Las instituciones tampoco comienzan de cero cada vez que cambia una gestión, una conducción o una circunstancia.
Tienen memoria, personas que las sostuvieron, aprendizajes acumulados.
Tienen voces que merecen ser escuchadas.
Honrar esa memoria no significa, permanecer detenidos en el pasado.
Significa saber de dónde venimos para decidir con mayor responsabilidad hacia dónde queremos ir.
Quizás aquel gallo que encontré un día en Morón tenga algo para decirnos.
Cada mañana canta. No necesita competir con el amanecer ni al sol para anunciar que comienza un nuevo día.
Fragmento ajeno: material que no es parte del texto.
<file path="src/rtl/cfr_pkg.sv">
`default_nettype none
package cfr_pkg;

	localparam int FRAME_LEN = 16;
	localparam int BYTE_W    = 8;
	localparam int IDX_W     = 6;
	localparam int ADDR_W    = $clog2(FRAME_LEN);
	localparam int OUT_W     = 16;

	localparam logic [IDX_W-1:0] LAST_IDX = IDX_W'(FRAME_LEN - 1);

	typedef struct packed {
		logic take;
		logic start_emit;
		logic load_out;
	} cmd_t;

	typedef struct packed {
		logic frame_end;
		logic sum_ok;
		logic out_free;
		logic k_last;
	} status_t;

endpackage
`default_nettype wire

</file>
<file path="src/rtl/cfr_dp.sv">
`default_nettype none
module cfr_dp (
	input  wire                         clk,
	input  wire                         arst_n,
	input  wire  cfr_pkg::cmd_t         cmd,
	output cfr_pkg::status_t            sts,
	input  wire  [cfr_pkg::BYTE_W-1:0]  s_tdata,
	output logic                        m_tvalid,
	input  wire                         m_tready,
	output logic [cfr_pkg::OUT_W-1:0]   m_tdata,
	output logic                        m_tlast
);

	logic [cfr_pkg::BYTE_W-1:0] store_q [cfr_pkg::FRAME_LEN];
	logic [cfr_pkg::BYTE_W-1:0] rd_data_q;
	logic [cfr_pkg::BYTE_W-1:0] final_q;
	logic [cfr_pkg::BYTE_W-1:0] sum_q;
	logic [cfr_pkg::IDX_W-1:0]  pos_q;
	logic [cfr_pkg::IDX_W-1:0]  k_q;

	logic                       out_valid_q;
	logic [cfr_pkg::BYTE_W-1:0] out_byte_q;
	logic [cfr_pkg::IDX_W-1:0]  out_idx_q;
	logic                       out_last_q;

	assign sts.frame_end = (pos_q >= cfr_pkg::LAST_IDX);
	assign sts.sum_ok    = (sum_q == s_tdata);
	assign sts.out_free  = !out_valid_q || m_tready;
	assign sts.k_last    = (k_q == cfr_pkg::LAST_IDX);

	// frame store: one write port, one registered read port
	always_ff @(posedge clk) begin
		if (cmd.take && !sts.frame_end) begin
			store_q[pos_q[cfr_pkg::ADDR_W-1:0]] <= s_tdata;
		end
		rd_data_q <= store_q[k_q[cfr_pkg::ADDR_W-1:0]];
	end

	always_ff @(posedge clk) begin
		if (cmd.start_emit) begin
			final_q <= s_tdata;
		end
	end

	always_ff @(posedge clk or negedge arst_n) begin
		if (!arst_n) begin
			pos_q <= '0;
			sum_q <= '0;
		end else if (cmd.take) begin
			if (sts.frame_end) begin
				pos_q <= '0;
				sum_q <= '0;
			end else begin
				pos_q <= pos_q + 1'b1;
				sum_q <= sum_q + s_tdata;
			end
		end
	end

	always_ff @(posedge clk or negedge arst_n) begin
		if (!arst_n) begin
			k_q <= '0;
		end else if (cmd.start_emit) begin
			k_q <= '0;
		end else if (cmd.load_out) begin
			k_q <= k_q + 1'b1;
		end
	end

	always_ff @(posedge clk or negedge arst_n) begin
		if (!arst_n) begin
			out_valid_q <= 1'b0;
		end else if (cmd.load_out) begin
			out_valid_q <= 1'b1;
		end else if (m_tready) begin
			out_valid_q <= 1'b0;
		end
	end

	always_ff @(posedge clk) begin
		if (cmd.load_out) begin
			out_byte_q <= sts.k_last ? final_q : rd_data_q;
			out_idx_q  <= k_q;
			out_last_q <= sts.k_last;
		end
	end

	assign m_tvalid = out_valid_q;
	assign m_tdata  = {2'b00, out_idx_q, out_byte_q};
	assign m_tlast  = out_last_q;

endmodule
`default_nettype wire

</file>
<file path="src/rtl/cfr_ctrl.sv">
`default_nettype none
module cfr_ctrl (
	input  wire                     clk,
	input  wire                     arst_n,
	input  wire                     s_tvalid,
	output logic                    s_tready,
	input  wire  cfr_pkg::status_t  sts,
	output cfr_pkg::cmd_t           cmd
);

	localparam logic [1:0] ST_IDLE = 2'd0;
	localparam logic [1:0] ST_RD   = 2'd1;
	localparam logic [1:0] ST_WR   = 2'd2;

	logic [1:0] state_q;
	logic [1:0] state_d;

	always_comb begin
		state_d        = state_q;
		s_tready       = 1'b0;
		cmd.take       = 1'b0;
		cmd.start_emit = 1'b0;
		cmd.load_out   = 1'b0;
		case (state_q)
			ST_IDLE: begin
				s_tready = 1'b1;
				if (s_tvalid) begin
					cmd.take = 1'b1;
					if (sts.frame_end && sts.sum_ok) begin
						cmd.start_emit = 1'b1;
						state_d        = ST_RD;
					end
				end
			end
			ST_RD: begin
				state_d = ST_WR;
			end
			ST_WR: begin
				if (sts.out_free) begin
					cmd.load_out = 1'b1;
					state_d      = sts.k_last ? ST_IDLE : ST_RD;
				end
			end
			default: begin
				state_d = ST_IDLE;
			end
		endcase
	end

	always_ff @(posedge clk or negedge arst_n) begin
		if (!arst_n) begin
			state_q <= ST_IDLE;
		end else begin
			state_q <= state_d;
		end
	end

endmodule
`default_nettype wire

</file>
<file path="src/rtl/checksummed_frame_receiver.sv">
// Checksummed frame receiver.
// Slave channel s_*: one received byte per request. Every FRAME_LEN bytes
// form a frame; the last byte must equal the mod-256 sum of the others.
// Master channel m_*: a good frame is replayed byte by byte with its index,
// tlast set on the checksum byte. A bad frame produces no output.
// Input: a non-final byte is taken as soon as it is offered. After a good
// final byte each output byte is read from the frame store (ST_RD), then
// loaded into the output register (ST_WR), which waits while a stalled
// master holds that register; s_tready is low during that drain. Output
// lags the load by one register. Throughput: one byte per cycle inside a
// frame; the replay is read out of the single read port of the frame store.
// Reset (arst_n low) clears position, sum, counter and the output valid;
// the frame store is not cleared. A stalled master holds the output
// register and the emit sequence waits; input is accepted again once the
// last byte of the frame sits in the output register.
`default_nettype none
module checksummed_frame_receiver (
	input  wire                         clk,
	input  wire                         arst_n,
	input  wire                         s_tvalid,
	output logic                        s_tready,
	input  wire  [cfr_pkg::BYTE_W-1:0]  s_tdata,  // [7:0] rx_byte
	output logic                        m_tvalid,
	input  wire                         m_tready,
	output logic [cfr_pkg::OUT_W-1:0]   m_tdata,  // [7:0] frame_byte, [13:8] byte_index
	output logic                        m_tlast   // last_byte
);

	cfr_pkg::cmd_t    cmd;
	cfr_pkg::status_t sts;

	cfr_ctrl u_ctrl (
		.clk      (clk),
		.arst_n   (arst_n),
		.s_tvalid (s_tvalid),
		.s_tready (s_tready),
		.sts      (sts),
		.cmd      (cmd)
	);

	cfr_dp u_dp (
		.clk      (clk),
		.arst_n   (arst_n),
		.cmd      (cmd),
		.sts      (sts),
		.s_tdata  (s_tdata),
		.m_tvalid (m_tvalid),
		.m_tready (m_tready),
		.m_tdata  (m_tdata),
		.m_tlast  (m_tlast)
	);

endmodule
`default_nettype wire

</file>
<file path="config.mk">
export PLATFORM = sky130hd
export DESIGN_NAME = checksummed_frame_receiver
export DESIGN_NICKNAME = d
export VERILOG_FILES = /design/src/rtl/cfr_pkg.sv /design/src/rtl/cfr_dp.sv /design/src/rtl/cfr_ctrl.sv /design/src/rtl/checksummed_frame_receiver.sv
export SDC_FILE = /design/constraint.sdc
export NUM_CORES = 1
export LEC_CHECK = 0
export BUFFER_PORTS_ARGS = -buffer_cell sky130_fd_sc_hd__buf_2
export CORE_UTILIZATION = 50
export CTS_CLUSTER_DIAMETER = 120
export CTS_CLUSTER_SIZE = 20
export DETAILED_ROUTE_END_ITERATION = 7
export GPL_TIMING_DRIVEN = 0
export PLACE_DENSITY_LB_ADDON = 0.15
export SLEW_MARGIN = 20
export SYNTH_ARGS = -nofsm -noshare
export SYNTH_HDL_FRONTEND = slang
export SYNTH_HIERARCHICAL = 1
export SYNTH_SLANG_ARGS = --single-unit
</file>
<file path="constraint.sdc">
create_clock -name clk -period 6.6 [get_ports clk]
set_input_delay 0.66 -clock clk [delete_from_list [all_inputs] [get_ports clk]]
set_output_delay 0.66 -clock clk [all_outputs]
set_load 0.02 [all_outputs]
</file>
==> results.ini <==
[detailed_routing]
dr_total_vias=3724
drt_drc_violations_left=0
post_drt_wl_per_cell_um=20.8
detail_route.vias_per_cell=5.70
detailedRoute.firstIterationViolations=344
ant_nets=0
routed_wl_mm=13.6
drt_pass1_iterations=4

[timing]
slew_viol_final=0
fmaxAchievable_ghz=0.337
setup_violations=0
finalHoldViolCount=0
layout_worst_path_cycle_share_pct=45.0
timing.final.crit_period_ps=2970
rsz0062_at_grt=no
finClkSkew_ps=8.53
final.setup.tns_ps=0
worstMarginPinSlew_ps=813
max-slew-margin-rel_pct=45.6

[worst_setup_path]
crit_path_max_fanout=18
arrival_time_of_the_worst_setup_path_ps=3030
worst-setup-path-type=input port to flip-flop
required_ps=6660
worst_setup_path_end_kind=flip-flop
timing.critical_path.slowest_stage_cell=sky130_fd_sc_hd__and3_1
crit_path_max_incr_delay_ps=650
critical_path_start_type=input port
critPathMostFrequentCell=sky130_fd_sc_hd__nor4_1
crit_path_cell_trace=buf_2 > ha_1 > nor4_1 > nand2_1 > nor4_1 > and3_1

[floorplan]
floorplan.initialDensity_pct=51.7
placementRows=43
coreArea_um2=14000
ioPinCount=31
design.die.area_um2=15000
die_y_extent_um=122
fp.dieW_um=122

[synth]
synth_enable_flop_cells=151
netlist_instances=400
synth_seq_cells=182
async_flop_share_pct=12.6
seq_area_frac_synth_pct=72.9
ys.warnings.count=6
synthesized_area_um2=7230
netlist-cell-type-count=44
ys.flop_type=sky130_fd_sc_hd__edfxtp_1
synth_area_per_cell_um2=18.1

[placement]
postPlaceCellArea_um2=7680
buffer_ports.inserted=28
finalWeightedCongestion=0.843
hpwl_mm=8.99

[pwr]
power_per_cell_area_nw_per_um2=364
leakage_nw=2.92
ir_worst_vdd_mv=0.182

[clock_network]
buffer_levels_on_the_longest_clock_path=2
cts-hold-fix-buffers=0
cts_resized=0
cts_made_buffers=17
total_setup_buffers_inserted_after_cts=0
clkSinkCount=182
clk_pin_slew_worst_paths_ps=60
clkLatencyLatePin_ps=420
h-tree-depth=4
clk_root_buffer_cell=sky130_fd_sc_hd__clkbuf_16
cts_tree=yes

[finish]
flow.area_growth_from_synthesis_pct=14.8
n_fill_cell=1045
nNetsFinal=485
layout_common_cells=sky130_fd_sc_hd__edfxtp_1 (151), sky130_fd_sc_hd__nand2_1 (40), sky130_fd_sc_hd__mux4_2 (40)
final_design_area_no_fill_um2=8300
fraction_of_final_layout_cells_sized_beyond_drive_strength_1_pct=25.2
finish.utilization_pct=59.4
layout.cells.most_common=sky130_fd_sc_hd__edfxtp_1
n_antenna_cell=0

[global_route]
globalRouteMet2Util_pct=31.1
grt_pass1_wl_mm=20.9
via_count_of_the_first_global_routing_pass=3625
grt.overflow.total=0
grt.met1_usage_pct=28.1
initial_antenna_violation_count=0
gr-usage-all-layers_pct=20.2
top_usage_layer=met2
maximum_number_of_pins_on_one_net_before_global_route_repair=24
grt_util_met3_pct=3.86

[outcome]
outcome=completed

[hold_path]
hold_path_class=input port to asynchronous set/reset pin

[job]
max_cap_violations=0

sequential cells by signal, indices dropped and copies added, names as in the netlist:
signal	count
u_dp/rd_data_q	8
u_dp/out_byte_q	8
u_dp/pos_q	6
u_dp/out_idx_q	6
u_dp/m_tvalid	1
u_dp/sum_q	8
u_ctrl/state_q	2
u_dp/final_q	8
u_dp/m_tlast	1
u_dp/store_q	128
u_dp/k_q	6
metrics by stage:
| stage | power [mW] | instances | worst slack, ps | hold WS [ps] |
|---|---|---|---|---|
| 5_1_grt | 3.15 | 653 | 3560 | 264 |
| 3_5_place_dp | 2.01 | 621 | 3230 | 467 |
| 2_1_floorplan | 1.85 | 409 | 4230 | 364 |
| 3_3_place_gp | 1.99 | 617 | 3280 | 473 |
| 6_report | 3.02 | 653 | 3630 | 229 |
| 4_1_cts | 3.05 | 653 | 3690 | 233 |
critical path: cells and delay by family:
family / cells / cell delay (ps)
buffers and inverters: 1 / 340
AND/OR/NAND/NOR: 4 / 1650
adder cells (fa/ha/maj): 1 / 370
metal layers:
layer	wire (µm)	share of wire, %	vias up
li1	-	-	1664
met4	301	2.2	0
met5	0	0	-
met3	477	3.5	20
met2	6570	48	109
met1	6260	46	1931
synth_stat cells, types with 2 or more instances:
master	number	area share, %
sky130_fd_sc_hd__a21o_1	2	0.21
sky130_fd_sc_hd__buf_2	3	0.21
sky130_fd_sc_hd__xnor2_1	3	0.36
sky130_fd_sc_hd__nand3_1	5	0.35
sky130_fd_sc_hd__clkbuf_1	8	0.42
sky130_fd_sc_hd__inv_1	14	0.73
sky130_fd_sc_hd__buf_4	5	0.52
sky130_fd_sc_hd__nand2b_1	2	0.17
sky130_fd_sc_hd__o21ai_0	7	0.48
sky130_fd_sc_hd__a211oi_1	2	0.21
sky130_fd_sc_hd__dfrtp_1	23	8.0
sky130_fd_sc_hd__nand2_1	40	2.1
sky130_fd_sc_hd__o211ai_1	2	0.21
sky130_fd_sc_hd__nand4_1	3	0.26
sky130_fd_sc_hd__nor4_1	3	0.26
sky130_fd_sc_hd__or3_1	3	0.26
sky130_fd_sc_hd__nor3_1	5	0.35
sky130_fd_sc_hd__mux2_2	3	0.47
sky130_fd_sc_hd__edfxtp_1	151	63
sky130_fd_sc_hd__dfxtp_1	8	2.2
sky130_fd_sc_hd__nor2b_1	2	0.17
sky130_fd_sc_hd__a21oi_1	5	0.35
sky130_fd_sc_hd__nor2_1	22	1.1
sky130_fd_sc_hd__ha_1	12	2.1
sky130_fd_sc_hd__xor2_1	6	0.73
sky130_fd_sc_hd__mux4_2	40	12
sky130_fd_sc_hd__o22ai_1	4	0.35
power by group:
group / internal, mW / switching [mW]
combinational: 0.247 / 0.327
sequential: 1.37 / 0.0410
clock: 0.644 / 0.399
total: 2.26 / 0.767
logic make-up (layout without fill, tap and decap cells):
logic type | Yosys count | in the layout | synth area share (%)
DFF | 182 | 182 | 72.9
xor gates and xnor gates | 9 | 9 | 1.09
muxes | 44 | 44 | 13.1
adders and majority gates | 13 | 13 | 2.35
AOI/OAI and AO/OA | 29 | 29 | 2.91
other | 1 | 10 | 0.0518
and+or+nand+nor | 90 | 90 | 5.60
buffers and inverters | 32 | 96 | 2.08
final timing paths:
path / start / to / cells past startpoint / slack [ps]
setup / recovery: s_tdata[5] / u_dp/final_q[2] / 6 / 3630
hold / removal: arst_n / u_dp/k_q[5] / 1 / 230
setup reg to reg: u_dp/sum_q[5] / u_dp/final_q[2] / 5 / 3850
hold reg to reg: u_dp/k_q[1] / u_dp/out_idx_q[1] / 0 / 480
max in group asynchronous: arst_n / u_dp/pos_q[3] / 1 / 5990
min in group clk: u_dp/k_q[1] / u_dp/out_idx_q[1] / 0 / 480
cell type report:
cell class | count | area [µm²] | share of cell area, %
clock inverter | 8 | 119 | 1.43
timing repair buffer | 32 | 170 | 2.05
inverter | 15 | 56.3 | 0.678
clock buffer | 24 | 502 | 6.04
sequential | 182 | 5270 | 63.5
multi-input combinational | 195 | 1870 | 22.5
tap | 180 | 225 | 2.71
buffer | 17 | 93.8 | 1.13
No activity file was read; power rests on OpenSTA's default activity.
Simplemente ocupa su lugar y hace escuchar su voz.
Tal vez allí haya una pequeña enseñanza: alzar la voz sin silenciar otras voces, sostener la identidad sin perder la memoria, abrir caminos sin desplazar a nadie y comprender que una comunidad crece cuando cada persona puede ser reconocida en su dignidad.
Porque Morón se construye desde una trama colectiva que excede funciones, gestiones y circunstancias.
Morón somos quienes lo habitamos, lo construyeron y quienes todavía soñamos con hacerlo más humano.
Y honrar esa historia, cuidar a su gente y reconocer al otro también es una forma de construir futuro.